Nvidia's AI Chip Verification: Die-Level Too Slow for 2030 Timelines
Die-level chip verification takes years—board and software fixes might save the timeline.
In a LessWrong post on compute verification for short AI timelines (pre-2030), skunnavakkam examines Nvidia's chip generations—Blackwell, Rubin, and Feynman—and the feasibility of die-level hardware verification. Die-level changes take over two years, meaning the earliest verified chip would be Feynman in 2028 if work starts immediately. With Rubin GPUs releasing later this year and a typical one-year gap to deployment, die-level verification is too slow for urgent coordination.

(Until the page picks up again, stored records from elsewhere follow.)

**src/rtl/p10_prm_pkg.sv**
```systemverilog
// Shared types for the parameter access controller: ROM descriptor layout,
// access rights, response status codes and the fixed parameter map.
package p10_prm_pkg;

    localparam int PRM_VAL_W = 32;

    typedef enum logic [1:0] {
        ACC_RW = 2'd0,
        ACC_RO = 2'd1,
        ACC_WO = 2'd2
    } prm_access_t;

    typedef struct packed {
        logic [PRM_VAL_W-1:0] min_val;
        logic [PRM_VAL_W-1:0] max_val;
        prm_access_t          access;
        logic                 is_exec;
    } prm_entry_t;

    localparam logic [1:0] ST_OK       = 2'd0;
    localparam logic [1:0] ST_BAD_ADDR = 2'd1;
    localparam logic [1:0] ST_DENIED   = 2'd2;
    localparam logic [1:0] ST_RANGE    = 2'd3;

    localparam int ADDR_FREQ_HZ      = 0;
    localparam int ADDR_DUTY_PERCENT = 1;
    localparam int ADDR_PHASE_DEGREE = 2;
    localparam int ADDR_APPLY        = 3;
    localparam int ADDR_VERSION      = 4;
    localparam int ADDR_KEY          = 5;

endpackage

```
**src/rtl/p10_prm_ctrl.sv**
```systemverilog
// Parameter ROM / value register access controller: one request at a time.
// Build option P10_PRM_CLAMP_EN: out-of-range non-exec writes saturate and store.
//
// state | meaning
// IDLE  | ready for a request, captures write/addr/data on accept
// FETCH | ROM address issued, waiting for the registered descriptor
// CHECK | descriptor valid: rights, range and exec evaluation
// RESP  | response held until rsp_ready
module p10_prm_ctrl
    import p10_prm_pkg::*;
#(
    parameter int PRM_COUNT = 8,
    parameter int VAL_W     = PRM_VAL_W,
    localparam int AW       = $clog2(PRM_COUNT + 1)
) (
    input  logic                     clk,
    input  logic                     rst,
    input  logic                     req_valid,
    output logic                     req_ready,
    input  logic                     req_write,
    input  logic [AW-1:0]            req_addr,
    input  logic [VAL_W-1:0]         req_data,
    output logic                     rsp_valid,
    input  logic                     rsp_ready,
    output logic [1:0]               rsp_status,
    output logic [VAL_W-1:0]         rsp_data,
    output logic [AW-1:0]            rom_addr,
    input  prm_entry_t               rom_entry,
    output logic [PRM_COUNT*VAL_W-1:0] prm_values,
    output logic [PRM_COUNT-1:0]     exec_strobe
);

    typedef enum logic [1:0] {S_IDLE, S_FETCH, S_CHECK, S_RESP} state_t;

    state_t state, state_nxt;

    logic             wr_q;
    logic [AW-1:0]    addr_q;
    logic [VAL_W-1:0] data_q;
    logic [VAL_W-1:0] values [PRM_COUNT];
    logic [VAL_W-1:0] cur_val;
    logic             addr_bad;
    logic             in_range;
    logic [1:0]       chk_status;
    logic [VAL_W-1:0] chk_data;
    logic             chk_store;
    logic             chk_fire;

    assign addr_bad = (req_addr >= AW'(PRM_COUNT));
    assign in_range = (data_q >= rom_entry.min_val) && (data_q <= rom_entry.max_val);

    always_ff @(posedge clk or posedge rst) begin
        if (rst) state <= S_IDLE;
        else     state <= state_nxt;
    end

    always_comb begin
        state_nxt = state;
        req_ready = 1'b0;
        rsp_valid = 1'b0;
        case (state)
            S_IDLE: begin
                req_ready = 1'b1;
                if (req_valid) state_nxt = addr_bad ? S_RESP : S_FETCH;
            end
            S_FETCH: state_nxt = S_CHECK;
            S_CHECK: state_nxt = S_RESP;
            S_RESP: begin
                rsp_valid = 1'b1;
                if (rsp_ready) state_nxt = S_IDLE;
            end
            default: state_nxt = S_IDLE;
        endcase
    end

    always_comb begin
        cur_val = '0;
        for (int i = 0; i < PRM_COUNT; i++)
            if (addr_q == AW'(i)) cur_val = values[i];
    end

    // Rights first, then read, then exec write, then ranged write.
    always_comb begin
        chk_status = ST_OK;
        chk_data   = '0;
        chk_store  = 1'b0;
        chk_fire   = 1'b0;
        if ((wr_q && rom_entry.access == ACC_RO) || (!wr_q && rom_entry.access == ACC_WO)) begin
            chk_status = ST_DENIED;
        end else if (!wr_q) begin
            chk_data = rom_entry.is_exec ? '0 : cur_val;
        end else if (rom_entry.is_exec) begin
            if (data_q > VAL_W'(1)) chk_status = ST_RANGE;
            else                    chk_fire   = data_q[0];
        end else if (in_range) begin
            chk_store = 1'b1;
            chk_data  = data_q;
        end else begin
            chk_status = ST_RANGE;
`ifdef P10_PRM_CLAMP_EN
            chk_store = 1'b1;
            chk_data  = (data_q < rom_entry.min_val) ? rom_entry.min_val : rom_entry.max_val;
`else
            chk_data  = cur_val;
`endif
        end
    end

    always_ff @(posedge clk or posedge rst) begin
        if (rst) begin
            wr_q        <= 1'b0;
            addr_q      <= '0;
            data_q      <= '0;
            rom_addr    <= '0;
            rsp_status  <= '0;
            rsp_data    <= '0;
            exec_strobe <= '0;
            for (int i = 0; i < PRM_COUNT; i++) values[i] <= '0;
        end else begin
            exec_strobe <= '0;
            case (state)
                S_IDLE: begin
                    if (req_valid) begin
                        wr_q   <= req_write;
                        addr_q <= req_addr;
                        data_q <= req_data;
                        if (addr_bad) begin
                            rsp_status <= ST_BAD_ADDR;
                            rsp_data   <= '0;
                        end else begin
                            rom_addr <= req_addr;
                        end
                    end
                end
                S_CHECK: begin
                    rsp_status <= chk_status;
                    rsp_data   <= chk_data;
                    // Strobe lands on the first cycle of RESP.
                    for (int i = 0; i < PRM_COUNT; i++) begin
                        if (addr_q == AW'(i)) begin
                            if (chk_store) values[i] <= chk_data;
                            exec_strobe[i] <= chk_fire;
                        end
                    end
                end
                default: ;
            endcase
        end
    end

    for (genvar g = 0; g < PRM_COUNT; g++) begin : g_values
        assign prm_values[g*VAL_W +: VAL_W] = values[g];
    end

endmodule

```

Instead, the author proposes board-level and software/firmware modifications. Board-level changes, like adding an MCU to hash weights sent to the die, can be implemented in months and could catch unauthorized weight updates. Software/firmware changes take mere weeks and can be applied at any production stage. To verify Rubin chips, such changes must be incorporated now. Skunnavakkam emphasizes that a mix of board and firmware modifications offers a tractable path to compute verification on short timelines, though imperfect.
- Die-level verification takes >2 years; earliest verified chip would be Nvidia's Feynman in 2028.
- Board-level changes (e.g., MCU-based weight hashing) feasible in months but must start now for Rubin chips.
- Software/firmware modifications take 1–2 months and can be applied mid-production, offering agile verification.
Why It Matters
Ensuring AI chip compliance by 2030 requires shifting focus from die-level to board/software verification now.